Start of Data

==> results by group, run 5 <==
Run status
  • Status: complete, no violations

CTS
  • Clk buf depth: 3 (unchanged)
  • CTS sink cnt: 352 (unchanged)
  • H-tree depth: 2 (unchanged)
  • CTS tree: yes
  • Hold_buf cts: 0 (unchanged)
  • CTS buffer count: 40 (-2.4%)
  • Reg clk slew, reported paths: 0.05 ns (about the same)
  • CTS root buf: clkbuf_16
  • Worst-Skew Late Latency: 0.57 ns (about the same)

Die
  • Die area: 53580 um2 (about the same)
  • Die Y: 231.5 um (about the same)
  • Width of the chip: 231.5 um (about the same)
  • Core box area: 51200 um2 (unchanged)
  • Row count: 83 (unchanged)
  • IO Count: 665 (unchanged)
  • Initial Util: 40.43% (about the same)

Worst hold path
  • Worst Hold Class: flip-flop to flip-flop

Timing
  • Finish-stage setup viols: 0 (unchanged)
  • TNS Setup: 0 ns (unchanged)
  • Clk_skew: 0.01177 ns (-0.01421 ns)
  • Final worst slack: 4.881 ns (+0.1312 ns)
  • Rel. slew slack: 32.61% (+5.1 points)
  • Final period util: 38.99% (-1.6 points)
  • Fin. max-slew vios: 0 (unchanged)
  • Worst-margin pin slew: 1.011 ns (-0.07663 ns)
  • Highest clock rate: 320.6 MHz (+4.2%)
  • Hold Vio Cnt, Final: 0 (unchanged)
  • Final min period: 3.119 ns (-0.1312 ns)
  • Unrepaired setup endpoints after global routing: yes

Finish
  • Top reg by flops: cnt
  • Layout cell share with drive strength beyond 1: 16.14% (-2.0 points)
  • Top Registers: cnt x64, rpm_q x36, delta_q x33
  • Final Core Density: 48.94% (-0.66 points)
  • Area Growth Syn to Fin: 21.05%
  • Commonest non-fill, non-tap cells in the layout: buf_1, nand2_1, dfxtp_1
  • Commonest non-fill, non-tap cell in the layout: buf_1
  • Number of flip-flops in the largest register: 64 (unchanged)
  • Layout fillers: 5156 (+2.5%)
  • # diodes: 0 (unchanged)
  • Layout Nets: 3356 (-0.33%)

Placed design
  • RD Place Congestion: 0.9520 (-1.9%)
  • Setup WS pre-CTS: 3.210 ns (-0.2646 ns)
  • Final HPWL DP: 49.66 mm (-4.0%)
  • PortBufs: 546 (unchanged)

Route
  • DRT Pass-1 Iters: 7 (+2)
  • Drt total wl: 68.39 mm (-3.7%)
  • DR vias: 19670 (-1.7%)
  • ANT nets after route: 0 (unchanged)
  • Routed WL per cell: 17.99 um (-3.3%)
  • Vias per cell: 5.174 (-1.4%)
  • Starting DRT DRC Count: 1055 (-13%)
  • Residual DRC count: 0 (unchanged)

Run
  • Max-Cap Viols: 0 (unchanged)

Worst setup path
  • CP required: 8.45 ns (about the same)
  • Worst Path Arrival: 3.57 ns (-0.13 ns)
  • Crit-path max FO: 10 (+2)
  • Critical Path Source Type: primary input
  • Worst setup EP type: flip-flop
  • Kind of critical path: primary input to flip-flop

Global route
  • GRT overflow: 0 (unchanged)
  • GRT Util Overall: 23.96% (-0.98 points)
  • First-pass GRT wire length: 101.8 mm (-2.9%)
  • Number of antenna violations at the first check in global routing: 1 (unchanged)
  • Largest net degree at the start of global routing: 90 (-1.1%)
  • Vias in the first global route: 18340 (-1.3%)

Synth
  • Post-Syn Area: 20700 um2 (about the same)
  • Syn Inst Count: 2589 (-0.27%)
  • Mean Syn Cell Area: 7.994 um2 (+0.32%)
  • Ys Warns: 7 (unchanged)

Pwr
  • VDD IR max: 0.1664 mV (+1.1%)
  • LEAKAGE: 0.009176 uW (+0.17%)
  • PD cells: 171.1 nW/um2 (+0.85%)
This design comes from an exercise in tuning for small area, a short achievable clock period and few clock cycles on the open sky130 flow, not from production work. No functional check of the RTL was part of any run shown here. Power is estimated from default activity; no workload was simulated.

--- flow/config.mk ---
export PLATFORM = sky130hd
export DESIGN_NAME = akdv_core
export DESIGN_NICKNAME = akdv_core
export VERILOG_FILES = /design/flow/design.v
export SDC_FILE = /design/flow/constraint.sdc
export NUM_CORES = 4
export LEC_CHECK = 0
export CAP_MARGIN = 60
export CORE_MARGIN = 2
export CORE_UTILIZATION = 40
export SLEW_MARGIN = 60
--- flow/constraint.sdc ---
create_clock -name core_clock -period 15.0 [get_ports {clk}]
set_input_delay 3.0000 -clock core_clock [delete_from_list [all_inputs] [get_ports {clk}]]
set_output_delay 3.0000 -clock core_clock [all_outputs]
set_load 0.01 [all_outputs]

End of Data

[The problem]
Among the lines above, repeat exactly those from the line with "cts: 0 (unchanged)" to the line with "vios: 0 (unchanged)", counting both ends.

[Result for this task]
  • Hold_buf cts: 0 (unchanged)
  • CTS buffer count: 40 (-2.4%)
  • Reg clk slew, reported paths: 0.05 ns (about the same)
  • CTS root buf: clkbuf_16
  • Worst-Skew Late Latency: 0.57 ns (about the same)

Die
  • Die area: 53580 um2 (about the same)
  • Die Y: 231.5 um (about the same)
  • Width of the chip: 231.5 um (about the same)
  • Core box area: 51200 um2 (unchanged)
  • Row count: 83 (unchanged)
  • IO Count: 665 (unchanged)
  • Initial Util: 40.43% (about the same)

Worst hold path
  • Worst Hold Class: flip-flop to flip-flop

Timing
  • Finish-stage setup viols: 0 (unchanged)
  • TNS Setup: 0 ns (unchanged)
  • Clk_skew: 0.01177 ns (-0.01421 ns)
  • Final worst slack: 4.881 ns (+0.1312 ns)
  • Rel. slew slack: 32.61% (+5.1 points)
  • Final period util: 38.99% (-1.6 points)
  • Fin. max-slew vios: 0 (unchanged)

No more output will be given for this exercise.